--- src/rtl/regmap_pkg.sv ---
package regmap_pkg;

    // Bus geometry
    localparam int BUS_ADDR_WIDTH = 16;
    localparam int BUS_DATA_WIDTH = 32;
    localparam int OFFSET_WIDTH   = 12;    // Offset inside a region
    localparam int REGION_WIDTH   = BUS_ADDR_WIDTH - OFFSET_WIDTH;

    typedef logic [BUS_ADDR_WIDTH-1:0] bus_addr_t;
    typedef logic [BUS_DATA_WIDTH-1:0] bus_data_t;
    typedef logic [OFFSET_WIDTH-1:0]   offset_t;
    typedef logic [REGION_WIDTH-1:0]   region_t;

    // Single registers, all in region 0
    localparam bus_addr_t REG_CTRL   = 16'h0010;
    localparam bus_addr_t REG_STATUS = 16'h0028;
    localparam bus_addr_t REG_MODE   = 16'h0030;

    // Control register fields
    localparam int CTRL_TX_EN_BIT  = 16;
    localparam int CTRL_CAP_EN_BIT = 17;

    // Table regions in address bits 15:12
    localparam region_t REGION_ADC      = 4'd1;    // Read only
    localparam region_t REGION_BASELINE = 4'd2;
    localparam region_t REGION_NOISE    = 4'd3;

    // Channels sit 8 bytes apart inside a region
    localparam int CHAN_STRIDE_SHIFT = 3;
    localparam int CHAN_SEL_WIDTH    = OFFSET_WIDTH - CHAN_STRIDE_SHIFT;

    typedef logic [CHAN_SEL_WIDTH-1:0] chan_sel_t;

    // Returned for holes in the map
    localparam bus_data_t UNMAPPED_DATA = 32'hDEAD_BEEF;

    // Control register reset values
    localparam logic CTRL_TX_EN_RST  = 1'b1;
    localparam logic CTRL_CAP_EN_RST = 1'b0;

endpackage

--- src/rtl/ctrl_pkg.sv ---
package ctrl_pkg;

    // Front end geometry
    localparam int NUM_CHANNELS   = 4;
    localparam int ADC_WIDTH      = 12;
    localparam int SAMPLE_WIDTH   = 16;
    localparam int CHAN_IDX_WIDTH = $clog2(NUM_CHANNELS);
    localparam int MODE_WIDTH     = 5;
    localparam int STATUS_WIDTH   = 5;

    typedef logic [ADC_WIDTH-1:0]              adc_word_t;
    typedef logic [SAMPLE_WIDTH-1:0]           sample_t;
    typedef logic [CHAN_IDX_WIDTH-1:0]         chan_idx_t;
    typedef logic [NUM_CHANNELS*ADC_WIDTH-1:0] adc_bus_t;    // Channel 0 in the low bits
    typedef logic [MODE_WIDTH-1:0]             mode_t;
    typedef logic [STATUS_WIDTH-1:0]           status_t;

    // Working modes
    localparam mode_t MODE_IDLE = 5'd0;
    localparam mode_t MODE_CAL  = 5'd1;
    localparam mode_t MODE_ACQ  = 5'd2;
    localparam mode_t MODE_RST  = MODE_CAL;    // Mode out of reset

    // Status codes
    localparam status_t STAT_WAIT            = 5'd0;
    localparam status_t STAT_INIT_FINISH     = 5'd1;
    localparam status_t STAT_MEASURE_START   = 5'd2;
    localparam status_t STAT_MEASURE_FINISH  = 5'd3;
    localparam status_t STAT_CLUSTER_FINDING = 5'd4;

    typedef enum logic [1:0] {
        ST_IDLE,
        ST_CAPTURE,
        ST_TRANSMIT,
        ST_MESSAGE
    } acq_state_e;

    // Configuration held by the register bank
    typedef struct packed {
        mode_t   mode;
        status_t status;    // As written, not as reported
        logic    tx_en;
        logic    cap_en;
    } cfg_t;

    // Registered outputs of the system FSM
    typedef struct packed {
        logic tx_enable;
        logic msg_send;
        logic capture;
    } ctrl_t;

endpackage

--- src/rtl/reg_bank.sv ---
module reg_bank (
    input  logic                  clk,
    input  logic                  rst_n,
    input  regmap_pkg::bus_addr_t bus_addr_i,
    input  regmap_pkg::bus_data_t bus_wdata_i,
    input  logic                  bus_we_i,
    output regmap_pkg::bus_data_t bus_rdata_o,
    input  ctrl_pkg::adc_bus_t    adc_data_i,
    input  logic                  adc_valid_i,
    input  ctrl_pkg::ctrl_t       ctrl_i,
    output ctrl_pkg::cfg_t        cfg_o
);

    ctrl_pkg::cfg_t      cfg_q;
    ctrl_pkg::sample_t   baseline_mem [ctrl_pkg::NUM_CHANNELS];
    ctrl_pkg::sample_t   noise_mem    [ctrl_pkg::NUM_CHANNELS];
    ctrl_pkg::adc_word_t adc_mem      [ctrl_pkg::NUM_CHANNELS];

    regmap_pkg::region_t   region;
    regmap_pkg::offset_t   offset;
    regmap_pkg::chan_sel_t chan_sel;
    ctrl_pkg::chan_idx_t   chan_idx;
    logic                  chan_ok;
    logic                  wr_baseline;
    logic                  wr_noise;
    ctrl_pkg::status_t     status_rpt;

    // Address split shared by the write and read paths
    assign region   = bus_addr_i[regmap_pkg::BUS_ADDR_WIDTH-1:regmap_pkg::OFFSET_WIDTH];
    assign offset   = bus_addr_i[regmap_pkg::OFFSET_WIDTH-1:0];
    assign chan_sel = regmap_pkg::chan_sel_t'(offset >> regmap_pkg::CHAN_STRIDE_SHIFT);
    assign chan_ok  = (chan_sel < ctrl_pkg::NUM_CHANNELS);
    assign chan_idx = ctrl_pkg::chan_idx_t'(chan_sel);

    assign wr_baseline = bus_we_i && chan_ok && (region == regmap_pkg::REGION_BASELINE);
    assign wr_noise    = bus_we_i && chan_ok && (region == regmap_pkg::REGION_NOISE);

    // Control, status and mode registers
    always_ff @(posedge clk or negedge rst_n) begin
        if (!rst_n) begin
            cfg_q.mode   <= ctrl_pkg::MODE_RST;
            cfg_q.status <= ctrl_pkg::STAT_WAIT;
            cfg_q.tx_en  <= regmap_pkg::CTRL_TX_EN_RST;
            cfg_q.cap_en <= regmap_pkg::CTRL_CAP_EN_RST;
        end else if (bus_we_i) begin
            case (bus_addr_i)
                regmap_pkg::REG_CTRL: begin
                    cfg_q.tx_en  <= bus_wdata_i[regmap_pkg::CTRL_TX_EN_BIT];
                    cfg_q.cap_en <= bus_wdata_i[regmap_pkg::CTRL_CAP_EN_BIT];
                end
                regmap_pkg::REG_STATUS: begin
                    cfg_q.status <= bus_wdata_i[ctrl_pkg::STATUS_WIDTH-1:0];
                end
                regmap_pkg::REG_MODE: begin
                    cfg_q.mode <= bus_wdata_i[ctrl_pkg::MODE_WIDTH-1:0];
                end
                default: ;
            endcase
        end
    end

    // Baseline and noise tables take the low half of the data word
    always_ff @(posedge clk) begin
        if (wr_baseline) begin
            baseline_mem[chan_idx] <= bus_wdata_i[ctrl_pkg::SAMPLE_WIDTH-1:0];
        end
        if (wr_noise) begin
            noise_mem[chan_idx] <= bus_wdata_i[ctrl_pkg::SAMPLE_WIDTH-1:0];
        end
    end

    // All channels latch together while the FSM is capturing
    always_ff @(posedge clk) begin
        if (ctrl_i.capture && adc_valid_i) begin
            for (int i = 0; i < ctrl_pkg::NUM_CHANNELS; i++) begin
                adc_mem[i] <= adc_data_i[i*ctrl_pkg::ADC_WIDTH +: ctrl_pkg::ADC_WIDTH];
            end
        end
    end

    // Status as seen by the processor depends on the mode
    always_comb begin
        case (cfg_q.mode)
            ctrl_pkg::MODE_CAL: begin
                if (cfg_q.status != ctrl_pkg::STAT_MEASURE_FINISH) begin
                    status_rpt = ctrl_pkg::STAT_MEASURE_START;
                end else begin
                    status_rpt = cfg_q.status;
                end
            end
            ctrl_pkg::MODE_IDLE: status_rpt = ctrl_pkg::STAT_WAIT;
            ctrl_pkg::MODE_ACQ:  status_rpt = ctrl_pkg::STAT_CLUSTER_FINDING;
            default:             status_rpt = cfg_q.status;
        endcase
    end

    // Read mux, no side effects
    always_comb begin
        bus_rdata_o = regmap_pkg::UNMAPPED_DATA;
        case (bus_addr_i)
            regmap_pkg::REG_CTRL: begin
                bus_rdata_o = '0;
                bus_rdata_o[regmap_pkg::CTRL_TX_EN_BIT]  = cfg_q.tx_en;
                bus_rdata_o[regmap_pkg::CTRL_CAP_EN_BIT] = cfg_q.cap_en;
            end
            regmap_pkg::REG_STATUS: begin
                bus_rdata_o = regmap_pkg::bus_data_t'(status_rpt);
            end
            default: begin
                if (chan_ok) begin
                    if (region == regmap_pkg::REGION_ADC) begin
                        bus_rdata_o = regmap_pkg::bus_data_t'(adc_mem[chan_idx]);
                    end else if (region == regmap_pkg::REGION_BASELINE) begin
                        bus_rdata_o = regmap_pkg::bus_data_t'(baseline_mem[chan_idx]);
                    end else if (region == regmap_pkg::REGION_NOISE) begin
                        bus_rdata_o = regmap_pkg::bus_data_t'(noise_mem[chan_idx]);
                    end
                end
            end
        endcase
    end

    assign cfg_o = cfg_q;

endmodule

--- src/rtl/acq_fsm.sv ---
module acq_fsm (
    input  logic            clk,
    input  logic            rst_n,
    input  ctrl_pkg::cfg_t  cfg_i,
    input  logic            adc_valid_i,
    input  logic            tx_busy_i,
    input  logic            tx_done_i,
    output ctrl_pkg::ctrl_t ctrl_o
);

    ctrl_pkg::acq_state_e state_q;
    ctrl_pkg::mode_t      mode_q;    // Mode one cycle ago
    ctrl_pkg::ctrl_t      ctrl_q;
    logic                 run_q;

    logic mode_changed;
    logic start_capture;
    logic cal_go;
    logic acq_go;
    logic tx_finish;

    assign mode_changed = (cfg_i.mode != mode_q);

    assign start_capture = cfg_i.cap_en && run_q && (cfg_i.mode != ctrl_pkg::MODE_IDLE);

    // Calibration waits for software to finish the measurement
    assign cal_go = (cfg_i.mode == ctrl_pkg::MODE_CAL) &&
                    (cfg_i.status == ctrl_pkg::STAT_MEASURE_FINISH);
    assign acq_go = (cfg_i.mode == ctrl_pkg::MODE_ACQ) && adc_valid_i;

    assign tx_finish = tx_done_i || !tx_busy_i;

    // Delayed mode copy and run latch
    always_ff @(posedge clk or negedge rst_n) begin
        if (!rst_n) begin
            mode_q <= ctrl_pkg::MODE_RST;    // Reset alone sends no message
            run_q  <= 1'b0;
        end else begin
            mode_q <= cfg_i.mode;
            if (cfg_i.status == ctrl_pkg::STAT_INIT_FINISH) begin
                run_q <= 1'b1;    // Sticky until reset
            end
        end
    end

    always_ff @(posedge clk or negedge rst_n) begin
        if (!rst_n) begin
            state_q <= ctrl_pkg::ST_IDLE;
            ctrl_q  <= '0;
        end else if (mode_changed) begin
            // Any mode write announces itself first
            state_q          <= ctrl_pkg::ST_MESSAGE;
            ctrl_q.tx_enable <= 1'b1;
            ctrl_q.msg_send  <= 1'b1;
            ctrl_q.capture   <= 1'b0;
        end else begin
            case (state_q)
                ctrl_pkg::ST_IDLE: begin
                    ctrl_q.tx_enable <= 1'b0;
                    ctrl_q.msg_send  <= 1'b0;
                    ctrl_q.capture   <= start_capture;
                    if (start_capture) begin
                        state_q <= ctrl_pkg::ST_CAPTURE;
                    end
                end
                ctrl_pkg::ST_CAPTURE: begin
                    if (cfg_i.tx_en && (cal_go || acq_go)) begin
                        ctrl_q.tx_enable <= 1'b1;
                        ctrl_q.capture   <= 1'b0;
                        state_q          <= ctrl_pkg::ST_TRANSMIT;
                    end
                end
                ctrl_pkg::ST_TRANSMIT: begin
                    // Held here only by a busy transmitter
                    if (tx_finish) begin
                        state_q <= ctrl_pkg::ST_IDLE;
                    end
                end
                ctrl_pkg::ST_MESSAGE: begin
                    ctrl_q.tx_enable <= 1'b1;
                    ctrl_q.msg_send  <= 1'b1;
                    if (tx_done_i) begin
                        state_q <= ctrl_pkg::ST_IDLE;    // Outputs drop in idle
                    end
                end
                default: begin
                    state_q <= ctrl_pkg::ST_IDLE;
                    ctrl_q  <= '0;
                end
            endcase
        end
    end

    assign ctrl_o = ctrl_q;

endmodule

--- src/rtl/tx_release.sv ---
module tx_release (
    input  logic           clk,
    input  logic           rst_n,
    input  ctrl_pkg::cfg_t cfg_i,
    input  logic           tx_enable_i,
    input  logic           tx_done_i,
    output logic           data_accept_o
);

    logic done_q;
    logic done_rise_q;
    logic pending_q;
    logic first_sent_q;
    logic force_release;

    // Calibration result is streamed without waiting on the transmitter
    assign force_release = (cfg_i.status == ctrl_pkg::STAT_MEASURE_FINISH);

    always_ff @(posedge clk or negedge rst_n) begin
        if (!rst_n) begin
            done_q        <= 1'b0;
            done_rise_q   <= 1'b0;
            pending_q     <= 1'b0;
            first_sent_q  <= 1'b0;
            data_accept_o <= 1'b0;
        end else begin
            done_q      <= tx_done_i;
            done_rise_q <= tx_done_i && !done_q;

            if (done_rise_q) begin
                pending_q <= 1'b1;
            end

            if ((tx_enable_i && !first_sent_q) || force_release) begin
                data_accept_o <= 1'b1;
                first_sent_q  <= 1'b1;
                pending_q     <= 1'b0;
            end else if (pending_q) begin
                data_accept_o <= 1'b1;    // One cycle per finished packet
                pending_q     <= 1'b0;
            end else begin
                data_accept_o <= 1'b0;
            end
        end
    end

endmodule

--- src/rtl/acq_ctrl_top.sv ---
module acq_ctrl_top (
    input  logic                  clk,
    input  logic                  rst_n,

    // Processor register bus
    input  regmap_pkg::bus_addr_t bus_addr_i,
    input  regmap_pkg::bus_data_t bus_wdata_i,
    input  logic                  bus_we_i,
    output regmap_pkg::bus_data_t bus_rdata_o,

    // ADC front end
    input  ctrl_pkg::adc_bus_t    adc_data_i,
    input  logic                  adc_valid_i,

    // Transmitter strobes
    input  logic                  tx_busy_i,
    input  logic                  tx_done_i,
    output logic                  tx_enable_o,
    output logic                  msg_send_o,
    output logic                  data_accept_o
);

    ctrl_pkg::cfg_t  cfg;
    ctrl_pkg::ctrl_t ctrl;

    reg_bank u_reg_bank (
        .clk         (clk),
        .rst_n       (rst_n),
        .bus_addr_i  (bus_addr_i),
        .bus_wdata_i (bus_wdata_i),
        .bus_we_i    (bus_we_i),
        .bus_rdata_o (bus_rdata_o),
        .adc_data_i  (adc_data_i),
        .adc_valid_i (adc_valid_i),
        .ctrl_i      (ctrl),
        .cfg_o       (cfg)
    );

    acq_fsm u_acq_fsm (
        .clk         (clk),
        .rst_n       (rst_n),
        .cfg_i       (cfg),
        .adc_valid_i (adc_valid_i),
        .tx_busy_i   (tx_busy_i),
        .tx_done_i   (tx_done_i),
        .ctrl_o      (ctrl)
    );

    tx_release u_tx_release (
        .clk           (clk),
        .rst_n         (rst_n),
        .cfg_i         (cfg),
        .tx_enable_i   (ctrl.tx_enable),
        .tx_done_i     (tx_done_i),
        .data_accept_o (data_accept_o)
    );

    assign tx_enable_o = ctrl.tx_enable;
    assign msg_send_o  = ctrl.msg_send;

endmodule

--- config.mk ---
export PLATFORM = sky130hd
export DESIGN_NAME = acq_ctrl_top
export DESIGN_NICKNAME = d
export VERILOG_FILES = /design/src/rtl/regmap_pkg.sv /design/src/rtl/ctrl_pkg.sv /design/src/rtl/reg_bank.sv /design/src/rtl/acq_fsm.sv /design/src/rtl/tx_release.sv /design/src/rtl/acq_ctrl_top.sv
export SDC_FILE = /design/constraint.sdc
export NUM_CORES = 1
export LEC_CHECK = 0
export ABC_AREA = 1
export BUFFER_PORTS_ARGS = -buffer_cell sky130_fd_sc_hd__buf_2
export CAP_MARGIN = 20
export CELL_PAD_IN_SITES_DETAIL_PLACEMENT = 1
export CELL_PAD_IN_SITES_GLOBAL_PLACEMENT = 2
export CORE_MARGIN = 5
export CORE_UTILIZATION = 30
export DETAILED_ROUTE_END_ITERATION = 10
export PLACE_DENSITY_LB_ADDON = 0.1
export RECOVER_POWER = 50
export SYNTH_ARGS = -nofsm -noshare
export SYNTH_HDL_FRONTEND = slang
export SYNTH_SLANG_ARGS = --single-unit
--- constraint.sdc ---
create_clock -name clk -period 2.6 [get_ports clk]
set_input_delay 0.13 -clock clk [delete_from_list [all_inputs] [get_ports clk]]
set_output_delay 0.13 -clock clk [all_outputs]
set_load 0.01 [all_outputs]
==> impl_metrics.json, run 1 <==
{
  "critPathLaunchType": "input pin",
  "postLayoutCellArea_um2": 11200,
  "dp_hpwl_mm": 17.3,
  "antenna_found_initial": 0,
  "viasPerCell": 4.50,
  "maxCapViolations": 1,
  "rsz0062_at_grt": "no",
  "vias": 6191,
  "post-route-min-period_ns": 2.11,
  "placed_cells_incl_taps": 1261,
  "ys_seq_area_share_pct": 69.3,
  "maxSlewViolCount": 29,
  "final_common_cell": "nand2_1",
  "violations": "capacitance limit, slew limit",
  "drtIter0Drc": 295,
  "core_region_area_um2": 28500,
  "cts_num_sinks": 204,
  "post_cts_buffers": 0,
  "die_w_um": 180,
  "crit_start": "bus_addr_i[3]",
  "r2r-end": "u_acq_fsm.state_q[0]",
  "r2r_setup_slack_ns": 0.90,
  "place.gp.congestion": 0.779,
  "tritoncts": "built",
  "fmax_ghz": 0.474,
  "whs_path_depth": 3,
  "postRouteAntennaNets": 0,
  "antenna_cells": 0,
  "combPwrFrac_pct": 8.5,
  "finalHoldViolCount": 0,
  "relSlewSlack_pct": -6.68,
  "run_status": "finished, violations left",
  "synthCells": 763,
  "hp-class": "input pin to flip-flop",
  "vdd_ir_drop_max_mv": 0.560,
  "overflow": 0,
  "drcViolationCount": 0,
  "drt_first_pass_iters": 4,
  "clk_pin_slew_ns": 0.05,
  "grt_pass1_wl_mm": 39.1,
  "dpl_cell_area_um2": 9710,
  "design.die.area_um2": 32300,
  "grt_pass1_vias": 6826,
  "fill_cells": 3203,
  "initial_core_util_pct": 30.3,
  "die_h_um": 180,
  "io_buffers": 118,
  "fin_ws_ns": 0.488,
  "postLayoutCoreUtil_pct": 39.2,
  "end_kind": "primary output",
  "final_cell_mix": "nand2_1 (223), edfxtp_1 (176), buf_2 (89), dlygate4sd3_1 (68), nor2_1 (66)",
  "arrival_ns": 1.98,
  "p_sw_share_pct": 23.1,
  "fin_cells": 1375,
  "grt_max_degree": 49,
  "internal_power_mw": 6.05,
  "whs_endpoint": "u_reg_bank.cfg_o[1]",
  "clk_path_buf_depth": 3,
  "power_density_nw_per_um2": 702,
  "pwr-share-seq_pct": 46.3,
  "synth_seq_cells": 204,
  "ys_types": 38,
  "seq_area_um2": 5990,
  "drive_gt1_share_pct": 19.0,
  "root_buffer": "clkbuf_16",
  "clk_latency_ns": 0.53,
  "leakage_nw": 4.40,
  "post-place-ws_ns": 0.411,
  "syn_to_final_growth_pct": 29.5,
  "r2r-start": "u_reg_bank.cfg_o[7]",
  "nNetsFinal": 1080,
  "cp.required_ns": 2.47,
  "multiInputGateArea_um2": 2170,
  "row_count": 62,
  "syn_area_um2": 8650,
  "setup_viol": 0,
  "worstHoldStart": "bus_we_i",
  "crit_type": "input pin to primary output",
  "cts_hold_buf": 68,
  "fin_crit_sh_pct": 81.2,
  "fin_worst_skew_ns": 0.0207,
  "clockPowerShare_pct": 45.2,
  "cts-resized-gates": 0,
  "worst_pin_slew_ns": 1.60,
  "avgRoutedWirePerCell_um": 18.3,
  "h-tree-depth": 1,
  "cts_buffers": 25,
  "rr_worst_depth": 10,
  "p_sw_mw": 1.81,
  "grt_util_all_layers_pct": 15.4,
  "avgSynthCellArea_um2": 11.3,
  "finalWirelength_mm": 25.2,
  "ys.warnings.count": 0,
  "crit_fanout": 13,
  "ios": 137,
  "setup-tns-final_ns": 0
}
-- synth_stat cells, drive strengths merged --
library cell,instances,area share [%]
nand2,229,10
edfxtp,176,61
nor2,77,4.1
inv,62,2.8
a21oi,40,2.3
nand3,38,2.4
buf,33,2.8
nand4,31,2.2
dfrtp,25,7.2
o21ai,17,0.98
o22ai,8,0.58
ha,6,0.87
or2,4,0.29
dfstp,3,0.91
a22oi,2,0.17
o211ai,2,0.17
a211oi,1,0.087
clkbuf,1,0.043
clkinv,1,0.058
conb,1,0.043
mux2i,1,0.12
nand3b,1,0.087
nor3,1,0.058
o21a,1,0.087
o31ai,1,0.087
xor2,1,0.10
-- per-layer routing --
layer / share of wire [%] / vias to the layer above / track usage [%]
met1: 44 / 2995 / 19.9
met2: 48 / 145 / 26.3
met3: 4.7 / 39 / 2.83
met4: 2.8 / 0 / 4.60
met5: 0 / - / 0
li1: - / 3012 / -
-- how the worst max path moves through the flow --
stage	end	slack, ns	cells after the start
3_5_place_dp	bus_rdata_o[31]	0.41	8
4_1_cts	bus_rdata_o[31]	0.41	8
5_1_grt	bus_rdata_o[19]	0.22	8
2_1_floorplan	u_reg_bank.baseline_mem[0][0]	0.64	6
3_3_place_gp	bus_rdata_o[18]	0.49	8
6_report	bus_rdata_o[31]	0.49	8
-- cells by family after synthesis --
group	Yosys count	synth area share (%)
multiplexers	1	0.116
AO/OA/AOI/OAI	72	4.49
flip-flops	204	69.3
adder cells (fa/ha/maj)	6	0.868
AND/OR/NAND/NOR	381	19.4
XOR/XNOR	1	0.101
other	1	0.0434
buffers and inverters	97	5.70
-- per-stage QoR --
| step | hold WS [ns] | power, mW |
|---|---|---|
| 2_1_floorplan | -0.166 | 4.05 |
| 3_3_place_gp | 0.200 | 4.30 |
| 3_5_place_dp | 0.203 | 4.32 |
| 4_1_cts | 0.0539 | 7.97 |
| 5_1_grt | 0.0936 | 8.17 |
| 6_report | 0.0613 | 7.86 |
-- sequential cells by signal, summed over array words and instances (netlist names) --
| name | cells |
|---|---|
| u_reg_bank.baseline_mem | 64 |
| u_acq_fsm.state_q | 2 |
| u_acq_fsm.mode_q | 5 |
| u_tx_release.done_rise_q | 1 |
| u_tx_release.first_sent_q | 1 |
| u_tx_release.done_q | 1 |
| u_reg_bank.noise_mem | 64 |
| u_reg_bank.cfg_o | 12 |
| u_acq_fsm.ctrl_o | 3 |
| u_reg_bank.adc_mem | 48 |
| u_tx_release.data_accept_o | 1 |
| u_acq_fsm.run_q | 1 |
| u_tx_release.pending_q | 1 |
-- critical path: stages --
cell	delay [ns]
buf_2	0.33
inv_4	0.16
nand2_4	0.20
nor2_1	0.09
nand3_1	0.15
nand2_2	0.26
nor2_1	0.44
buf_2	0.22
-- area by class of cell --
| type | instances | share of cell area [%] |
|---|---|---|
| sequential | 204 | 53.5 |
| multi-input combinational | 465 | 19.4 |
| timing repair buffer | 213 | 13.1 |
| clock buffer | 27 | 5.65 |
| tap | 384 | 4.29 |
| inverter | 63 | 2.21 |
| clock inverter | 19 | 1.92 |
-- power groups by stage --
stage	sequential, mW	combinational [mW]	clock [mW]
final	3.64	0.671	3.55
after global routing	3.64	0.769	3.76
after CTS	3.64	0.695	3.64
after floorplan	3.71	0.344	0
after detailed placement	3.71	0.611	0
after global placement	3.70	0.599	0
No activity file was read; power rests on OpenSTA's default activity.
▬▬▬▬▬▬
**Assignment**
Return each line of the records above in which the word "only" occurs.

**Response below**
    localparam region_t REGION_ADC      = 4'd1;    // Read only
                    // Held here only by a busy transmitter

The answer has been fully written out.